Yesterday's Windows update causes IPv4 to be default
Brian E Carpenter
brian.e.carpenter at gmail.com
Wed Nov 21 09:56:08 CET 2012
(Christopher Palmer, you may want to not read this :-)
On 15/11/2012 16:55, Brian E Carpenter wrote:
> On 15/11/2012 11:09, Dick Visser wrote:
>> On 14 November 2012 23:20, Dan Wing <dwing at cisco.com> wrote:
>>
>>> The URL it tries to visit is http://ipv6.msftncsi.com/ncsi.txt, and
>>> searching the Internet for that FQDN yields some details of how it
>>> works. If it can't retrieve the expected text at that URL, Windows
>>> will order IPv6 to the bottom of its address preference table (by
>>> tweaking its internal RFC3484 rules). The success (or failure) to
>>> get to that IPv6 site is remembered for that network for 30 days,
>>> and then re-tested. I don't know how to encourage it to try a
>>> fresh test, but there must be a registry setting to force that to
>>> occur.
>>
>> It looks like there is, see attached regedit screendump.
>
> Thanks for that. It looks as if one should clear
> EnableActiveProbing to get rid of this feature.

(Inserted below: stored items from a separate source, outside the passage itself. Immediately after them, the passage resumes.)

Source: an optimization exercise on an open RTL-to-GDS flow (aim: small area). Production flows keep margins and buffers that such runs may drop. Function was checked by simulation only, so behaviour that the tests miss may differ from the original. The flow treats the clock pin as an ideal source, which a real chip does not have.

==> job 2970: inputs <==
## sdram_controller
module sdram_controller (
    wr_addr,
    wr_data,
    wr_enable,
    rd_addr,
    rd_data,
    rd_ready,
    rd_enable,
    busy, rst_n, clk,
    addr, bank_addr, data_in, data_out, data_oe, clock_enable, cs_n, ras_n, cas_n, we_n,
    data_mask_low, data_mask_high
);
==> module sdram_controller, before the edit <==
module sdram_controller (
    wr_addr,
    wr_data,
    wr_enable,
    rd_addr,
    rd_data,
    rd_ready,
    rd_enable,
    busy, rst_n, clk,
    addr, bank_addr, data_in, data_out, data_oe, clock_enable, cs_n, ras_n, cas_n, we_n,
    data_mask_low, data_mask_high
);
input  [23:0] wr_addr;
input  [15:0] wr_data;
input         wr_enable;
input  [23:0] rd_addr;
output [15:0] rd_data;
input         rd_enable;
output        rd_ready;
output        busy;
input         rst_n;
input         clk;
output [12:0] addr;
output [1:0]  bank_addr;
input  [15:0] data_in;
output [15:0] data_out;
output        data_oe;
output        clock_enable;
output        cs_n;
output        ras_n;
output        cas_n;
output        we_n;
output        data_mask_low;
output        data_mask_high;
localparam [9:0] C = 10'd1017;
reg [12:0] row_r;      
reg [8:0]  col_r;      
reg [1:0]  bank_r;     
reg [15:0] wr_data_r;
reg [15:0] rd_data_r;
reg [9:0]  rcnt;
reg        seq;        
reg        acc;        
reg        rd;         
reg [2:0]  phase;
wire post   = acc & phase[2] & phase[1] & (phase[0] | ~rd);
wire act    = acc & (phase == 3'd0);
wire cas    = acc & (phase == 3'd3);
wire dec    = (~seq & ~acc) | post;             
wire due    = rcnt[9] & ~rcnt[8];               
wire s_pall = seq & (rcnt == C + 10'd16 || rcnt == C - 10'd11);
wire s_ref  = seq & (rcnt == C + 10'd18 || rcnt == C + 10'd27 || rcnt == C - 10'd9);
wire s_mrs  = seq & (rcnt == C + 10'd36);
wire s_end  = (rcnt == C + 10'd38 || rcnt == C - 10'd1);
always @(posedge clk) begin
  if (rd_enable)
    {bank_r, col_r} <= {rd_addr[23:22], rd_addr[8:0]};
  else if (wr_enable)
    {bank_r, col_r} <= {wr_addr[23:22], wr_addr[8:0]};
  row_r <= rd_enable ? rd_addr[21:9] : wr_addr[21:9];
  if (wr_enable)
    wr_data_r <= wr_data;
  rd_data_r <= data_in;
  phase <= dec ? 3'd0 : phase + 3'd1;
  if (dec)
    rd <= rd_enable;
  if (~rst_n) begin
    seq  <= 1'b1;
    acc  <= 1'b0;
    rcnt <= C;
  end else if (dec) begin
    seq  <= due;
    acc  <= ~due & (rd_enable | wr_enable);
    rcnt <= due ? C - 10'd11 : rcnt + 10'd1;
  end else begin
    if (s_end)
      seq <= 1'b0;
    rcnt <= rcnt + 10'd1;
  end
end
assign clock_enable = 1'b1;
assign cs_n  = 1'b0;
assign ras_n = ~(act | s_pall | s_ref | s_mrs);
assign cas_n = ~(cas | s_ref | s_mrs);
assign we_n  = ~((cas & ~rd) | s_pall | s_mrs);
assign data_oe  = cas & ~rd;
assign data_out = wr_data_r;
assign data_mask_low  = ~acc | post;
assign data_mask_high = ~acc | post;
assign busy     = acc & (phase != 3'd0);
assign rd_ready = post & rd;
assign rd_data  = rd_data_r;
assign bank_addr = bank_r & {2{acc}};
assign addr[12:11] = row_r[12:11] & {2{acc}};
assign addr[10]    = acc ? (row_r[10] | ~act) : ~s_mrs;
assign addr[9]     = row_r[9] | ~acc;
assign addr[8:0]   = acc ? (act ? row_r[8:0] : col_r) : 9'h030;
endmodule
export LEC_CHECK = 0
export CAP_MARGIN = 20
export CORE_MARGIN = 2
export CORE_UTILIZATION = 40
export CTS_BUF_LIST = sky130_fd_sc_hd__clkbuf_4
export PLACE_DENSITY = 0.6
export SLEW_MARGIN = 20
create_clock -name core_clock -period 7.5 [get_ports {clk}]
standard.sh (not shown) runs the stock make flow with config.mk's settings and CLKGATE_MAP_FILE= SYNTH_SCRIPT=/design/flow/synth_recipe.tcl, a recipe that flattens the netlist after the stock synthesis.
==> flow/flow/run.sh <==
#!/bin/bash
# Standard ORFS layout, with each port buffered by the smallest buffer (buf_1).
set -euo pipefail
export BUFFER_PORTS_ARGS="-buffer_cell sky130_fd_sc_hd__buf_1"
bash standard.sh finish > flow_make.log 2>&1
==> inputs of job 1674, as changes to job 2970 <==
==> flow/design.v (replaced) <==
module sdram_controller (
    wr_addr,
    wr_data,
    wr_enable,
    rd_addr,
    rd_data,
    rd_ready,
    rd_enable,
    busy, rst_n, clk,
    addr, bank_addr, data_in, data_out, data_oe, clock_enable, cs_n, ras_n, cas_n, we_n,
    data_mask_low, data_mask_high
);
input  [23:0] wr_addr;
input  [15:0] wr_data;
input         wr_enable;
input  [23:0] rd_addr;
output [15:0] rd_data;
input         rd_enable;
output        rd_ready;
output        busy;
input         rst_n;
input         clk;
output [12:0] addr;
output [1:0]  bank_addr;
input  [15:0] data_in;
output [15:0] data_out;
output        data_oe;
output        clock_enable;
output        cs_n;
output        ras_n;
output        cas_n;
output        we_n;
output        data_mask_low;
output        data_mask_high;
localparam [9:0] S0  = 10'd363;    
localparam [9:0] SM11 = 10'd291;   
reg [12:0] row_n;      
wire [12:0] row_r = ~row_n;
reg [8:0]  col_n;      
reg [1:0]  bank_n;     
wire [8:0] col_r  = ~col_n;
wire [1:0] bank_r = ~bank_n;
reg [15:0] dq_n;       
wire [15:0] dq = ~dq_n;
reg [9:0]  rcnt_q;     
localparam [9:0] RMASK = 10'b1010101010;
wire [9:0] rcnt = rcnt_q ^ RMASK;
reg        ref_due;    
reg [1:0]  mode;
wire       acc = mode[1];               
wire       rd  = mode[0];               
wire       seq = ~mode[1] & mode[0];    
reg [2:0]  phase;
wire ph_in  = phase[2] ? (~phase[1] & phase[0]) : (phase[1] | ~phase[0]);
wire post   = acc & phase[2] & ~phase[0] & (~phase[1] | ~rd);    
wire act    = acc & (phase == 3'b000);
wire cas    = acc & (phase == 3'b101);
wire dec    = (mode == 2'b00) | post;          
wire [9:0] rcnt_next = {rcnt[8:0], rcnt[9] ^ rcnt[2]};
wire at518  = ~rcnt[8] & ~rcnt[7] & ~rcnt[4] & ~rcnt[3] & ~rcnt[1] & ~rcnt[0];
wire s_pall = seq & ~rcnt[4] & ~rcnt[3] & ~rcnt[2];                  
wire s_ref  = seq & ((~rcnt[6] & ~rcnt[5] & ~rcnt[4]) |
                     (~rcnt[9] & rcnt[7] & rcnt[4] & ~rcnt[2]));    
wire s_mrs  = seq & ~rcnt[4] & ~rcnt[2] & ~rcnt[1];                  
wire s_end  = ~rcnt[6] & rcnt[5] & ~rcnt[3] & rcnt[2];               
wire ld_rd = rd_enable;
wire ld_wr = ~rd_enable & wr_enable;
wire hold  = ~rd_enable & ~wr_enable;
wire dq_cap  = rd & ~dec;
wire dq_wr   = ~dq_cap & wr_enable;
wire dq_hold = ~dq_cap & ~wr_enable;
always @(posedge clk) begin
  {bank_n, col_n} <= ~(({11{ld_rd}} & {rd_addr[23:22], rd_addr[8:0]}) |
                     ({11{ld_wr}} & {wr_addr[23:22], wr_addr[8:0]}) |
                     ({11{hold}}  & {bank_r, col_r}));
  row_n <= ~(rd_enable ? rd_addr[21:9] : wr_addr[21:9]);
  dq_n <= ~(({16{dq_cap}} & data_in) |
            ({16{dq_wr}}  & wr_data) |
            ({16{dq_hold}} & dq));
  phase <= dec ? 3'b000 : {phase[1:0], ph_in};
  if (~rst_n) begin
    mode    <= 2'b01;
    ref_due <= 1'b0;
    rcnt_q  <= S0 ^ RMASK;
  end else if (dec & ref_due) begin
    mode    <= 2'b01;
    ref_due <= 1'b0;
    rcnt_q  <= SM11 ^ RMASK;
  end else begin
    if (dec)
      mode <= {rd_enable | wr_enable, rd_enable};
    else if (seq & s_end)
      mode <= 2'b00;
    if (at518)
      ref_due <= 1'b1;
    rcnt_q <= rcnt_next ^ RMASK;
  end
end
assign clock_enable = 1'b1;
assign cs_n  = 1'b0;
assign ras_n = ~(act | s_pall | s_ref | s_mrs);
assign cas_n = ~(cas | s_ref | s_mrs);
assign we_n  = ~((cas & ~rd) | s_pall | s_mrs);
assign data_oe  = cas & ~rd;
assign data_out = dq;
assign data_mask_low  = ~acc | post;
assign data_mask_high = ~acc | post;
assign busy     = acc & (phase != 3'd0);
assign rd_ready = post & rd;
assign rd_data  = dq;
assign bank_addr = bank_r & {2{acc}};
assign addr[12:11] = row_r[12:11] & {2{acc}};
assign addr[10]    = acc ? (row_r[10] | ~act) : rcnt[1];   
assign addr[9]     = row_r[9] | ~acc;
assign addr[8:0]   = acc ? (act ? row_r[8:0] : col_r) : 9'h030;
endmodule
==> flow/flow/run.sh (replaced) <==
#!/bin/bash
# The standard ORFS layout with three changes to how it is made:
#  - synthesis maps logic with an area-oriented ABC script (abc_area_map.script)
#    in place of ORFS's delay-oriented one; everything else in synthesis,
#    including the flip-flops and their names, is the standard synthesis;
#  - each port is buffered by the smallest buffer (buf_1);
#  - the clock tree uses clkbuf_4 and no dummy loads; after it is built,
#    post_cts.tcl upsizes the clock buffers whose output slew is high.
set -euo pipefail
rm -rf scripts_area
cp -r "$FLOW_HOME/scripts" scripts_area
cp flow/abc_area_map.script scripts_area/abc_speed.script
export SCRIPTS_DIR="$PWD/scripts_area"
export BUFFER_PORTS_ARGS="-buffer_cell sky130_fd_sc_hd__buf_1"
export POST_CTS_TCL="$PWD/flow/post_cts.tcl"
export CTS_ARGS="-sink_clustering_enable -repair_clock_nets -dont_use_dummy_load -buf_list sky130_fd_sc_hd__clkbuf_4"
bash standard.sh finish > flow_make.log 2>&1
==> flow/flow/abc_area_map.script (new file) <==
strash
dch
amap
topo
==> flow/flow/post_cts.tcl (new file) <==
estimate_parasitics -placement
set upsized 0
foreach inst [get_cells clkbuf_*] {
  set out [get_pins -of_objects $inst -filter "direction==output"]
  if {[get_property $out slew_max] > 0.11} {
    replace_cell $inst sky130_fd_sc_hd__clkbuf_8
    incr upsized
  }
}
puts "post_cts: upsized $upsized clock buffers"
if {$upsized > 0} {
  detailed_placement
  estimate_parasitics -placement
}
- CTS_BUF_LIST: sky130_fd_sc_hd__clkbuf_4 -> unset
==> summary of the runs <==
- Job 1674 completed without violations. Job 2970 completed with no timing, DRC or antenna violations.
- Against job 1674, the worst hold slack of job 2970 is higher by 0.068 ns.
- Between job 1674 and job 2970, the lower sequential share of layout area is in job 1674 (gap 7.0 points).
- Against job 2970, the synthesized cell count of job 1674 is smaller by about 4.7%.
- Between job 2970 and job 1674, the lower setup slack is in job 2970 (gap 0.082 ns).

what the ideal ports hide:
How much do the figures lean on ideal ports? The routed layouts below were timed once more, with nothing changed but the port constraints. Step 1 sets driving cells, clkbuf_16 on the clock port and buf_2 on the other inputs (assumed; they add their load-dependent delay and slew). Step 2 also shifts input and output timing later by t, the mid clock arrival at the registers, as if the neighbouring blocks saw the same clock. a / b / c = no drivers / after step 1 / after step 2; a / b = the first two.
| run | shift t [ns] | setup WS [ns] | clock arrival spread, ns |
|---|---|---|---|
| job 2970 | 0.417 | 3.840 / 3.813 / 4.230 | 0.014 / 0.014 |
| job 1674 | 0.358 | 3.921 / 3.896 / 4.255 | 0.013 / 0.013 |
After both steps setup and hold are still met in every run listed.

Alternatively, find the IPv4 address of www.msftnsci.com,
in my case 23.62.53.58,
and then add an entry to your hosts file like this:
#confuse the Windows v6 connectivity test by pointing it to IPv4
23.62.53.58 ipv6.msftncsi.com
It works beautifully. (In fact, since I have a good SixXs tunnel,
Windows prefers IPv6 anyway, so I only did this to see if it
worked. However, it does show once again that hacks can be hacked.)